*BRIEF*:
First find the line with "die_x_um: 151" in the entries below, then set down exactly every line through the line with "nand2_1 | 77 |", that line included.

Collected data
————————
--- config.mk ---
export PLATFORM = sky130hd
export DESIGN_NAME = fifo_blockram_ctrl
export DESIGN_NICKNAME = d
export VERILOG_FILES = /design/src/rtl/fifo_blockram_ctrl.sv
export SDC_FILE = /design/constraint.sdc
export NUM_CORES = 1
export LEC_CHECK = 0
export BUFFER_PORTS_ARGS = -buffer_cell sky130_fd_sc_hd__buf_2
export CAP_MARGIN = 20
export CORE_MARGIN = 3
export CORE_UTILIZATION = 35
export CTS_CLUSTER_DIAMETER = 30
export DETAILED_ROUTE_END_ITERATION = 6
export HOLD_SLACK_MARGIN = 0.12
export PLACE_DENSITY = 0.73
export SYNTH_ARGS = -nofsm -noshare
export SYNTH_HDL_FRONTEND = slang
export SYNTH_SLANG_ARGS = --single-unit
--- constraint.sdc ---
create_clock -name clk_in -period 9.4 [get_ports clk_in]
set_input_delay 0.94 -clock clk_in [delete_from_list [all_inputs] [get_ports clk_in]]
set_output_delay 0.94 -clock clk_in [all_outputs]
set_load 0.02 [all_outputs]
--- src/rtl/fifo_blockram_ctrl.sv ---
// FIFO controller backed by an external dual-port blockram with one-cycle
// read latency; a two-entry prefetch buffer keeps the head ready every cycle.
`ifndef BYTE_LEN_IN_BITS
`define BYTE_LEN_IN_BITS 8
`endif

module fifo_blockram_ctrl #(
    parameter int SINGLE_ENTRY_WIDTH_IN_BITS = 64,
    parameter int NUM_SET = 64,
    parameter int SET_PTR_WIDTH_IN_BITS = $clog2(NUM_SET),
    parameter int WRITE_MASK_LEN =
        SINGLE_ENTRY_WIDTH_IN_BITS / `BYTE_LEN_IN_BITS
) (
    input  logic                                  clk_in,
    input  logic                                  reset_in,

    input  logic                                  request_valid_in,
    input  logic [SINGLE_ENTRY_WIDTH_IN_BITS-1:0] request_data_in,
    output logic                                  request_ready_out,

    output logic                                  issue_valid_out,
    output logic [SINGLE_ENTRY_WIDTH_IN_BITS-1:0] issue_data_out,
    input  logic                                  issue_ack_in,

    output logic                                  write_port_access_en_out,
    output logic [WRITE_MASK_LEN-1:0]             write_port_write_en_out,
    output logic [SET_PTR_WIDTH_IN_BITS-1:0]      write_port_access_set_addr_out,
    output logic [SINGLE_ENTRY_WIDTH_IN_BITS-1:0] write_port_data_out,

    output logic                                  read_port_access_en_out,
    output logic [SET_PTR_WIDTH_IN_BITS-1:0]      read_port_access_set_addr_out,
    input  logic [SINGLE_ENTRY_WIDTH_IN_BITS-1:0] read_port_data_in,
    input  logic                                  read_port_valid_in,

    output logic [SET_PTR_WIDTH_IN_BITS:0]        count_out,
    output logic                                  full_out,
    output logic                                  empty_out,
    output logic                                  error_out
);

    localparam int DW = SINGLE_ENTRY_WIDTH_IN_BITS;
    localparam int AW = SET_PTR_WIDTH_IN_BITS;
    localparam int CW = SET_PTR_WIDTH_IN_BITS + 1;

    logic [AW-1:0] wr_ptr;
    logic [AW-1:0] rd_ptr;
    logic [CW-1:0] ram_count;
    logic          rd_pending;
    logic [DW-1:0] buf0;
    logic [DW-1:0] buf1;
    logic [1:0]    buf_count;
    logic          error;

    logic          push;
    logic          pop;
    logic          rd_issue;
    logic [2:0]    occ;

    assign count_out = ram_count + CW'(rd_pending) + CW'(buf_count);
    assign full_out  = (count_out == CW'(NUM_SET));
    assign empty_out = (count_out == '0);

    assign request_ready_out = ~full_out & ~reset_in;
    assign push = request_valid_in & request_ready_out;
    assign pop  = issue_ack_in & issue_valid_out;

    // Buffer slots that will be claimed after this edge; pop frees one.
    assign occ = {1'b0, buf_count} + {2'b00, rd_pending} - {2'b00, pop};
    assign rd_issue = (ram_count != '0) & (occ < 3'd2);

    assign write_port_access_en_out       = push;
    assign write_port_write_en_out        = {WRITE_MASK_LEN{push}};
    assign write_port_access_set_addr_out = wr_ptr;
    assign write_port_data_out            = request_data_in;

    assign read_port_access_en_out       = rd_issue;
    assign read_port_access_set_addr_out = rd_ptr;

    assign issue_valid_out = (buf_count != 2'd0);
    assign issue_data_out  = buf0;
    assign error_out       = error;

    always_ff @(posedge clk_in or posedge reset_in) begin
        if (reset_in) begin
            wr_ptr     <= '0;
            rd_ptr     <= '0;
            ram_count  <= '0;
            rd_pending <= 1'b0;
        end else begin
            if (push)
                wr_ptr <= wr_ptr + AW'(1);
            if (rd_issue)
                rd_ptr <= rd_ptr + AW'(1);
            unique case ({push, rd_issue})
                2'b10:   ram_count <= ram_count + CW'(1);
                2'b01:   ram_count <= ram_count - CW'(1);
                default: ram_count <= ram_count;
            endcase
            rd_pending <= rd_issue;
        end
    end

    always_ff @(posedge clk_in or posedge reset_in) begin
        if (reset_in) begin
            buf0      <= '0;
            buf1      <= '0;
            buf_count <= 2'd0;
            error     <= 1'b0;
        end else begin
            if (rd_pending && !read_port_valid_in)
                error <= 1'b1;
            if (rd_pending && pop) begin
                if (buf_count == 2'd2) begin
                    buf0 <= buf1;
                    buf1 <= read_port_data_in;
                end else begin
                    buf0 <= read_port_data_in;
                end
            end else if (rd_pending) begin
                if (buf_count == 2'd0)
                    buf0 <= read_port_data_in;
                else
                    buf1 <= read_port_data_in;
                buf_count <= buf_count + 2'd1;
            end else if (pop) begin
                buf0      <= buf1;
                buf_count <= buf_count - 2'd1;
            end
        end
    end

endmodule
Word-level counts from Yosys, hierarchy flattened --
Cells that the tools add are included.
Word-level totals: bits in writable memories 0, memory bits (read-only) 0, input bits 133, output and inout bits 162, logic and storage cells 59, bits in registers 151, memories kept 0, latch bits 0
Cells by class: $mul 0, add/sub/neg operators 10, bitwise gates (word level) 7, mux-type cells 12, div/mod/pow operators 0, equal/unequal tests 7, shift operators 0, magnitude comparators 1, reduce and logical (&&, ||, !) cells 14
Operators with widths (count):
- $mux 64 | 9
- $pmux 7 s2 | 1
- $add 6x1->6 const B | 2
- $reduce_bool 2->1 | 4
- $add 7x1->7 | 1
- $add 7x1->7 const B | 1
- $add 7x2->7 | 1
- $eq 7x7->1 const B | 1
- $logic_not 7->1 | 1
- $reduce_bool 7->1 | 1
- $sub 7x1->7 const B | 1
- $and 1x1->1 | 4
- $eq 2x2->1 const B | 2
- $mux 2 | 2
- $reduce_and 2->1 | 2
- $add 2x1->3 | 1
- $lt 3x2->1 const B | 1
- $ne 3x1->1 const B | 1
- $not 1->1 | 3
- $reduce_and 3->1 | 1
- $reduce_bool 3->1 | 1
- $sub 3x1->3 | 1
- $add 2x1->2 const B | 1
- $eq 2x1->1 const B | 1
- other kinds (6) | 7

Logic depth before layout (Yosys ltp) --
depth in word-level cells 8, mapped depth 18, gate-level depth less buffers 17

Worst setup path before layout --
No wires, ideal clock.
kind input port to flip-flop, start point input port issue_ack_in, end point register ram_count[6], stages on the path 13, buffers on the path 0, library setup time 0.080 ns, arrival time 4.652 ns, slack 4.668 ns, required time 9.320 ns, path through nor2b_1 -> ha_1 -> nor2_1 -> fa_1 -> xnor2_1 -> a211oi_1 -> ha_1 -> ha_1 -> a21o_1 -> a21oi_1 -> o41ai_1 -> nor4_1 -> xnor2_1
Between the ends: longest elaborated chain between the ends 6, elaborated cells between the ends (all ways) 8, classes of those cells add/sub: 1; order compare: 1; eq/ne: 2; mux: 1; bitwise: 2; reduce/logical: 1
RTL lines:
- from (decl) | RTL line 23 | input logic issue_ack_in,
- $and 1x1->1 * | RTL line 65 | assign pop = issue_ack_in & issue_valid_out;
- $sub 3x1->3 * | RTL line 68 | assign occ = {1'b0, buf_count} + {2'b00, rd_pending} - {2'b00, pop};
- $lt 3x2->1 * | RTL line 69 | assign rd_issue = (ram_count != '0) & (occ < 3'd2);
- $and 1x1->1 * | RTL line 69
- named net read_port_access_en_out | RTL line 30 | output logic read_port_access_en_out,
- $eq 2x1->1 / $eq 2x2->1 (equally long branches) | RTL line 94 | unique case ({push, rd_issue})
- $pmux 7 s2 / $reduce_bool 2->1 (equally long branches)
- to (signal assigned) | RTL line 95 | 2'b10: ram_count <= ram_count + CW'(1);
- to (signal assigned) | RTL line 96 | 2'b01: ram_count <= ram_count - CW'(1);
- to (signal assigned) | RTL line 97 | default: ram_count <= ram_count;
- to (decl) | RTL line 47 | logic [CW-1:0] ram_count;
Mark *: on every way through the listed nets, which the timed path passes. The rest lies on a longest branch. A chain may end at the register's enable or synchronous reset.

Worst setup path after layout --
start point register rd_pending, end point register ram_count[6]
Between the ends: longest elaborated chain between the ends 8, elaborated cells between the ends (all ways) 14, classes of those cells add/sub: 4; order compare: 1; eq/ne: 3; mux: 1; bitwise: 4; reduce/logical: 1
RTL lines:
- from (decl) | RTL line 48 | logic rd_pending;
- from (signal assigned) | RTL line 99 | rd_pending <= rd_issue;
- $add 7x1->7 | RTL line 59 | assign count_out = ram_count + CW'(rd_pending) + CW'(buf_count);
- $add 7x2->7 | RTL line 59
- $eq 7x7->1 | RTL line 60 | assign full_out = (count_out == CW'(NUM_SET));
- $not 1->1 | RTL line 63 | assign request_ready_out = ~full_out & ~reset_in;
- $and 1x1->1 | RTL line 63
- $and 1x1->1 | RTL line 64 | assign push = request_valid_in & request_ready_out;
- $eq 2x1->1 / $eq 2x2->1 (equally long branches) | RTL line 94
- $pmux 7 s2 / $reduce_bool 2->1 (equally long branches)
Several ways; a longest one is shown, not always the timed one.

==> qor.yml <==
status: "finished clean"
final.min_clock_period_ns: 4.67
hold_viol_final: 0
crit_arrival_ns: 5.00
core_mm2: 0.0204
cts_buffers: 17
hold_class: "reg2reg"
cp-start-kind: "register"
reg2reg_from: "rd_pending"
p_leak_nw: 4.18
antenna_left: 0
ys_seq_elements: 151
worst_ir_drop_vdd_v: 0.000272
r2r-end: "ram_count[6]"
hp-start: "issue_data_out[57]"
ys.flop_type: "dfrtp_1"
tightest_slew_ns: 0.962
worstPathRequired_ns: 9.73
worstHoldEndpoint: "issue_data_out[57]"
via_per_inst: 4.60
htreeDepth: 4
avgRoutedWirePerCell_um: 14.5
utilization_pct: 41.8
clock_path_buffers: 2
syn_inst: 632
hold_buffers: 0
synth_area_mm2: 0.00731
drt_iter0_drc: 157
yosysWarningCount: 0
grt_use_met1_pct: 16.4
setup_violations: 0
hold_depth: 2
critPathBufInv: 2
initial_utilization_pct: 35.9
stdcell_count: 1001
grt_overflow: 0
grt_use_total_pct: 13.0
area_delta_synth_final_pct: 16.3
cp_slowest_stage_delay_ns: 0.54
gp_congestion: 0.786
cpLargestDelayFamily: "adder cells"
yosysTopAreaCellShare_pct: 51.7
drv_cap: 0
synth-edff-count: 0
routed_wl_mm: 14.5
async_reset_ff_share_pct: 100
antennaDiodeCount: 0
layout-drive-gt1-share_pct: 38.2
cts_tree: "yes"
fillers: 1953
die-area_mm2: 0.0227
grt_pass1_wl_mm: 23.3
gr-usage-met3_pct: 4.94
io_buffers: 166
fin_tns_setup_ns: 0
synth-seq-area-share_pct: 51.7
maxSlewViolCount: 0
grt_max_degree: 89
synth_area_per_cell_um2: 11.6
clock_latency_ns: 0.41
relSlewSlack_pct: 35.7
first_pass_iters: 4
fmax_mhz: 214
cp_slowest_cell: "dfrtp_1"
antenna_found_initial: 0
vias: 4604
io-pin-count: 295
busiest_layer: "met2"
cts_resized: 0
path_class: "reg2reg"
layout.nets: 866
drc: 0
use_met2_pct: 20.8
ys_types: 42
synthTopCellsByArea: "dfrtp_1 52%, mux2_2 10%, mux2i_1 8.8%"
critPathMaxFanout: 11
period_share_pct: 49.7
cts.sinks: 151
rr_worst_depth: 16
worstSetupEndpointType: "register"
fp.dieH_um: 151
grt_setup_unrepaired: "no"
clock-root-buffer: "clkbuf_16"
grt_pass1_vias: 4503
dp_cells: 968
clk_pin_slew_ns: 0.06
powerDensity_mw_per_mm2: 424
synthesis.nets: 780
fin_worst_skew_ns: 0.00637
synth_top_cell_by_area: "dfrtp_1"
startpoint: "rd_pending"
cts_setup_buffers: 0
crit_path_cell_trace: "inv_1 > fa_1 > inv_1 > fa_1 > or4b_1 > o22a_1 > a221oi_2 > nor2_2 > nand2_4 > ha_1 > ha_1 > a21o_1 > a21oi_1 > o41ai_1 > nor4_1 > xnor2_1"
die_x_um: 151
r2r_slack_ns: 4.73
row_count: 52
hpwl_mm: 9.96
## synthesized netlist by cell type, types with 2 or more instances
| library cell | instances |
|---|---|
| nor4_1 | 2 |
| inv_1 | 11 |
| a211oi_1 | 3 |
| nor2b_1 | 2 |
| o2111ai_1 | 2 |
| nor4b_1 | 2 |
| mux2i_1 | 64 |
| dfrtp_1 | 151 |
| mux2_2 | 66 |
| o21bai_1 | 2 |
| buf_1 | 4 |
| clkbuf_1 | 14 |
| a21o_1 | 2 |
| buf_2 | 13 |
| fa_1 | 4 |
| o21ai_0 | 73 |
| buf_4 | 73 |
| ha_1 | 11 |
| xor2_1 | 7 |
| nand4_1 | 4 |
| nand2_1 | 77 |
| xnor2_1 | 19 |
| a21oi_1 | 4 |
| nor3b_1 | 2 |
| nor2_1 | 3 |
## area by class of cell
class                   instances  area [um2]  area share [%]
flip-flops and latches        151        3780            44.4
multi-input cells             364        2830            33.2
repair buffers                172         876            10.3
clock buffers                  18         439            5.16
well taps                     270         338            3.97
clock inverters                14         196            2.31
inverters                      12        52.6           0.618
## kinds of logic (layout without fill, tap and decap cells)
group | after synthesis | after routing | share of synthesized area, %
simple gates | 101 | 101 | 6.12
buf+inv | 117 | 216 | 10.1
fa+ha+maj | 15 | 15 | 2.98
flops | 151 | 151 | 51.7
xor+xnor | 26 | 26 | 3.11
mux | 131 | 131 | 19.1
compound gates | 91 | 91 | 6.88
## how the worst max path moves through the flow
stage | to | slack, ns | depth (start not counted)
after floorplan | buf1[0] | 4.40 | 1
after global placement | ram_count[6] | 4.49 | 13
after detailed placement | ram_count[6] | 4.31 | 13
after CTS | ram_count[6] | 4.59 | 13
after global routing | ram_count[6] | 4.41 | 16
final | ram_count[6] | 4.73 | 16
## flip-flops by register name, summed over array words and instances, names as in the netlist
name                            count
ram_count                           7
read_port_access_set_addr_out       6
issue_data_out                     64
error_out                           1
write_port_access_set_addr_out      6
buf_count                           2
buf1                               64
rd_pending                          1
## metal layers
layer	wire [um]	vias to the layer above
li1	-	2265
met1	6550	2215
met2	6890	109
met3	850	15
met4	192	0
met5	0	-
## stage by stage
| stage | area, um2 | worst slack, ns | power, mW | hold WS [ns] |
|---|---|---|---|---|
| after floorplan | 7310 | 4.40 | 2.50 | 0.477 |
| after global routing | 8510 | 4.41 | 3.90 | 0.498 |
| final | 8510 | 4.73 | 3.61 | 0.471 |
| after global placement | 7870 | 4.49 | 2.86 | 0.456 |
| after CTS | 8500 | 4.59 | 3.66 | 0.477 |
| after detailed placement | 7870 | 4.31 | 2.92 | 0.460 |
## power by group
| group | internal (mW) | switching (mW) | leakage [nW] | total (mW) |
|---|---|---|---|---|
| clock | 0.455 | 0.276 | 0.309 | 0.731 |
| sequential | 0.988 | 0.214 | 1.82 | 1.20 |
| combinational | 0.735 | 0.944 | 2.05 | 1.68 |
## worst min-delay path, cell delays in order, from the launching register on
cell	delay [ns]
dfrtp_1	0.34
nand2_1	0.04
o21ai_0	0.06
## cells in the final DEF (no fill, tap or decap), drive strengths merged
cell      synthesis  final
a21oi             5      5
mux2             67     67
nor4              2      2
dfrtp           151    151
o2111ai           2      2
xnor2            19     19
nor3              1      1
a21o              2      2
clkinvlp          0      2
or4b              1      1
and3              1      1
o22a              1      1
inv              12     15
nor4b             2      2
mux2i            64     64
ha               11     11
nand4b            1      1
o21bai            2      2
clkinv            0      5
a221oi            1      1
clkbuf           14     19
nand2b            1      1
o21ai            73     73
bufinv            0      4
nor2b             2      2
nor3b             2      2
a211oi            3      3
o22ai             1      1
fa                4      4
nand2            78     78
buf              91    171
o41ai             1      1
or3               1      1
nor2              4      4
nand4             4      4
nand3             1      1
xor2              7      7
(Power assumes the default switching activity.)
————————
*YOUR SOLUTION*:
die_x_um: 151
r2r_slack_ns: 4.73
row_count: 52
hpwl_mm: 9.96
## synthesized netlist by cell type, types with 2 or more instances
| library cell | instances |
|---|---|
| nor4_1 | 2 |
| inv_1 | 11 |
| a211oi_1 | 3 |
| nor2b_1 | 2 |
| o2111ai_1 | 2 |
| nor4b_1 | 2 |
| mux2i_1 | 64 |
| dfrtp_1 | 151 |
| mux2_2 | 66 |
| o21bai_1 | 2 |
| buf_1 | 4 |
| clkbuf_1 | 14 |
| a21o_1 | 2 |
| buf_2 | 13 |
| fa_1 | 4 |
| o21ai_0 | 73 |
| buf_4 | 73 |
| ha_1 | 11 |
| xor2_1 | 7 |
| nand4_1 | 4 |
| nand2_1 | 77 |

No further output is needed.